TASK TO COMPLETE
Every line in the listing below from the one with "- The first" through the one with "- The overall" is to be reproduced exactly, both ends included; leave out the rest.
########
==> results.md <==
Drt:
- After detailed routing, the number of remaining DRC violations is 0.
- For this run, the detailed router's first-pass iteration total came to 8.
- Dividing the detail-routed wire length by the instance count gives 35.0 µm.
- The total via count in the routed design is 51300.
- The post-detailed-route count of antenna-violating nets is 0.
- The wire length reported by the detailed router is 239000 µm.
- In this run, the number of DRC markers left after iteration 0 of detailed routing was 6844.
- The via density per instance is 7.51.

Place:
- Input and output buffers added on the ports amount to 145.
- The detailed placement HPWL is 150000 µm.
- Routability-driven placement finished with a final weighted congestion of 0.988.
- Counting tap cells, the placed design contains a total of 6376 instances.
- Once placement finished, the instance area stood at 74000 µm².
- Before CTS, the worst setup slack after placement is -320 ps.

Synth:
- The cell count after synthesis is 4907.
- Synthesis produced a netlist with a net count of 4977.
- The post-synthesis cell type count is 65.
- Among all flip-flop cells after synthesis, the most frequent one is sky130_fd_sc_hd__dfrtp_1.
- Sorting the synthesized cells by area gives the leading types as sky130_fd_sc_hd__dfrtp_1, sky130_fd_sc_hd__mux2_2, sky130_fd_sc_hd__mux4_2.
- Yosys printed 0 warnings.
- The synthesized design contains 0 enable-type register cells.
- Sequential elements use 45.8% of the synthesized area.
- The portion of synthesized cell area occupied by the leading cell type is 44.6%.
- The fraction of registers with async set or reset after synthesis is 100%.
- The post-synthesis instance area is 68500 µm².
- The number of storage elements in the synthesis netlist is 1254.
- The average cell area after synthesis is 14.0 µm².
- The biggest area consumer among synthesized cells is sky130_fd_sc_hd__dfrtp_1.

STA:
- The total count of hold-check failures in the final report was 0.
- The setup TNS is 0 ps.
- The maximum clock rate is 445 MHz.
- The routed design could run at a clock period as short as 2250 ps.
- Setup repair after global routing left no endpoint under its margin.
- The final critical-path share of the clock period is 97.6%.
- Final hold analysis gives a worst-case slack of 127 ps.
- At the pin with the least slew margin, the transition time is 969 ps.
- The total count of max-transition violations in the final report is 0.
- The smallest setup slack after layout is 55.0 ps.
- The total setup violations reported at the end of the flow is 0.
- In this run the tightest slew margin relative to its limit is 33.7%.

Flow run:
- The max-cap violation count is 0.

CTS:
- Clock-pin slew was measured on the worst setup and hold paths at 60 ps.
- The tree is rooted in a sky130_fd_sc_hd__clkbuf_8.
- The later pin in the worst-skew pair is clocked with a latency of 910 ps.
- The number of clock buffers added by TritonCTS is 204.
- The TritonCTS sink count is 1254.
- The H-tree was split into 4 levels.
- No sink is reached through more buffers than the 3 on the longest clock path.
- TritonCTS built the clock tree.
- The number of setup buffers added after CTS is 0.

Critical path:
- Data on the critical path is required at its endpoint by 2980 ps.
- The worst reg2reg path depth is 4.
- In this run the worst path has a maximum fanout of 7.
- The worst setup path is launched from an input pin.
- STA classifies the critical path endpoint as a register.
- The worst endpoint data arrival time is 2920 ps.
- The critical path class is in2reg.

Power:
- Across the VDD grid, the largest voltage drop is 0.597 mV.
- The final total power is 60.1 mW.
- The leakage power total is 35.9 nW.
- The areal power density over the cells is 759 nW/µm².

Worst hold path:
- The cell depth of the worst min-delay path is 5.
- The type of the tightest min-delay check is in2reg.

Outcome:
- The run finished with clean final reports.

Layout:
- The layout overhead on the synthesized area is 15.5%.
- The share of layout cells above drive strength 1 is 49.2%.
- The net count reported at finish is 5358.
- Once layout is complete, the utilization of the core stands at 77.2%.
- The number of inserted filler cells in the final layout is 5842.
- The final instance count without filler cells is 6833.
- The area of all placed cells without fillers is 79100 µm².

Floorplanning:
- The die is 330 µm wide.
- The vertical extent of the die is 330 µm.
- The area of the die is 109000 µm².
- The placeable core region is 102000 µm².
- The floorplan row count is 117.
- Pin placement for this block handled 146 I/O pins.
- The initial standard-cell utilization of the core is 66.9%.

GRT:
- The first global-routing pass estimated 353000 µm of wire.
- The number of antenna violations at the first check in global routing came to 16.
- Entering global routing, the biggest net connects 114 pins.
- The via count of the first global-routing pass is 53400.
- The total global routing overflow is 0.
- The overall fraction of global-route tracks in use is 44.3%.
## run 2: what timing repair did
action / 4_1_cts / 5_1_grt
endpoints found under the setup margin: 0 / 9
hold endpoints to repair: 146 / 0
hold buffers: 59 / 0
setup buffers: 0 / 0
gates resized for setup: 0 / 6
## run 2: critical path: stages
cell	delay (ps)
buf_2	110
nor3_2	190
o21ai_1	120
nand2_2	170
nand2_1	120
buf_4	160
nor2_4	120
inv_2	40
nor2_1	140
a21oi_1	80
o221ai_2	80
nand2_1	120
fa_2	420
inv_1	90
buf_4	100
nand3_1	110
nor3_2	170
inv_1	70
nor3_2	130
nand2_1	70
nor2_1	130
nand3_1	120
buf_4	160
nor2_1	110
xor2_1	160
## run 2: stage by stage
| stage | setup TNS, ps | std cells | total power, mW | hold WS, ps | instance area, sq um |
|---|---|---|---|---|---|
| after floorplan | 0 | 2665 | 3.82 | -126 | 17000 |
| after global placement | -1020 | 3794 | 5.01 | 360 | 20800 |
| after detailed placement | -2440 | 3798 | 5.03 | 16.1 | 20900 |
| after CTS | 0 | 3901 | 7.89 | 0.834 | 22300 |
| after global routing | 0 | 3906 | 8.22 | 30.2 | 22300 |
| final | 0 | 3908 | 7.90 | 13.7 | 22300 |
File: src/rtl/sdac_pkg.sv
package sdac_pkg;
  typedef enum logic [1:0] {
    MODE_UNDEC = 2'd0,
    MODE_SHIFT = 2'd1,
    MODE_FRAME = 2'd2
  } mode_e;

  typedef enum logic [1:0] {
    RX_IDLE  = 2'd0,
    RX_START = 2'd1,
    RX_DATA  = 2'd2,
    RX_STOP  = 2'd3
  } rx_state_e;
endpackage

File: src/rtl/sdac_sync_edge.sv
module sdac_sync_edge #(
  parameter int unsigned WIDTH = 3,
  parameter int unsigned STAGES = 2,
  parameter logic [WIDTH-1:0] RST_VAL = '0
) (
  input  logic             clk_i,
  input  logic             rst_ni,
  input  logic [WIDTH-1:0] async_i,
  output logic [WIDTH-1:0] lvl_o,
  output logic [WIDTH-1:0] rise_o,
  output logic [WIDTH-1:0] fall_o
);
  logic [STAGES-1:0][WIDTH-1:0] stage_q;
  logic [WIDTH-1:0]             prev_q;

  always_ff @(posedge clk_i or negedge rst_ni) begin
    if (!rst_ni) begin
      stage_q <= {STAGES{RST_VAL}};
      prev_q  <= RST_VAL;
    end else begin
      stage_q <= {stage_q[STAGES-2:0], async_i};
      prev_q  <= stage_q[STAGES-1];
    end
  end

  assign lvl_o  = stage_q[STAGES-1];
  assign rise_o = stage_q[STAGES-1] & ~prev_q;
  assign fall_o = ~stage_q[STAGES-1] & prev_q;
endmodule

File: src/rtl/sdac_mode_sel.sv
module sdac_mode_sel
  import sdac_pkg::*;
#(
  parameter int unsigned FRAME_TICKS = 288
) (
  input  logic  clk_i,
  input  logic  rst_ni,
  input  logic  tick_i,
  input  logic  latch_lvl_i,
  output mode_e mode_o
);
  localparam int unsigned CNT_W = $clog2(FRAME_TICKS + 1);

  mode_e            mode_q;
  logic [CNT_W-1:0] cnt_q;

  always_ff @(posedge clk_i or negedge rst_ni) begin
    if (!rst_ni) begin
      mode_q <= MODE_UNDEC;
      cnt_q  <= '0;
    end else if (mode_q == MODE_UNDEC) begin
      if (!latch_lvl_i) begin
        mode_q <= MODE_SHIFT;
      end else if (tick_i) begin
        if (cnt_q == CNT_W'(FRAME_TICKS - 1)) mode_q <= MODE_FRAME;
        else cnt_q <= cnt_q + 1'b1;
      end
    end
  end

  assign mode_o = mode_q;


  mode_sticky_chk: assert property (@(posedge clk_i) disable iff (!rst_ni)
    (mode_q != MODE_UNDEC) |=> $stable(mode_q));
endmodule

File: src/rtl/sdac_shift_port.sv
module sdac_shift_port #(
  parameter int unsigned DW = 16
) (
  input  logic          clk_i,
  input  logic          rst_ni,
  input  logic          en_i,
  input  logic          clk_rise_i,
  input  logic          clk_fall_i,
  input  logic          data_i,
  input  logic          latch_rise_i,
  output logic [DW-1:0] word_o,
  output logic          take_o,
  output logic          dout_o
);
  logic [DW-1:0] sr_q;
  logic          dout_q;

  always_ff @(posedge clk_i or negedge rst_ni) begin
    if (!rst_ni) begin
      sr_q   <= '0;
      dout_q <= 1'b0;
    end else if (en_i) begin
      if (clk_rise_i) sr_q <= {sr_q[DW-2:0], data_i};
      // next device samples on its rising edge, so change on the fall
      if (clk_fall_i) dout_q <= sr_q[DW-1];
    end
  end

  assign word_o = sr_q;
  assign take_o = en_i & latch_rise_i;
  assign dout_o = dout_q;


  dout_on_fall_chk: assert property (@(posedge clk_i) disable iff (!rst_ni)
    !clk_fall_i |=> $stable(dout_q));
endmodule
########
SOLVED PROBLEM
- The first global-routing pass estimated 353000 µm of wire.
- The number of antenna violations at the first check in global routing came to 16.
- Entering global routing, the biggest net connects 114 pins.
- The via count of the first global-routing pass is 53400.
- The total global routing overflow is 0.
- The overall fraction of global-route tracks in use is 44.3%.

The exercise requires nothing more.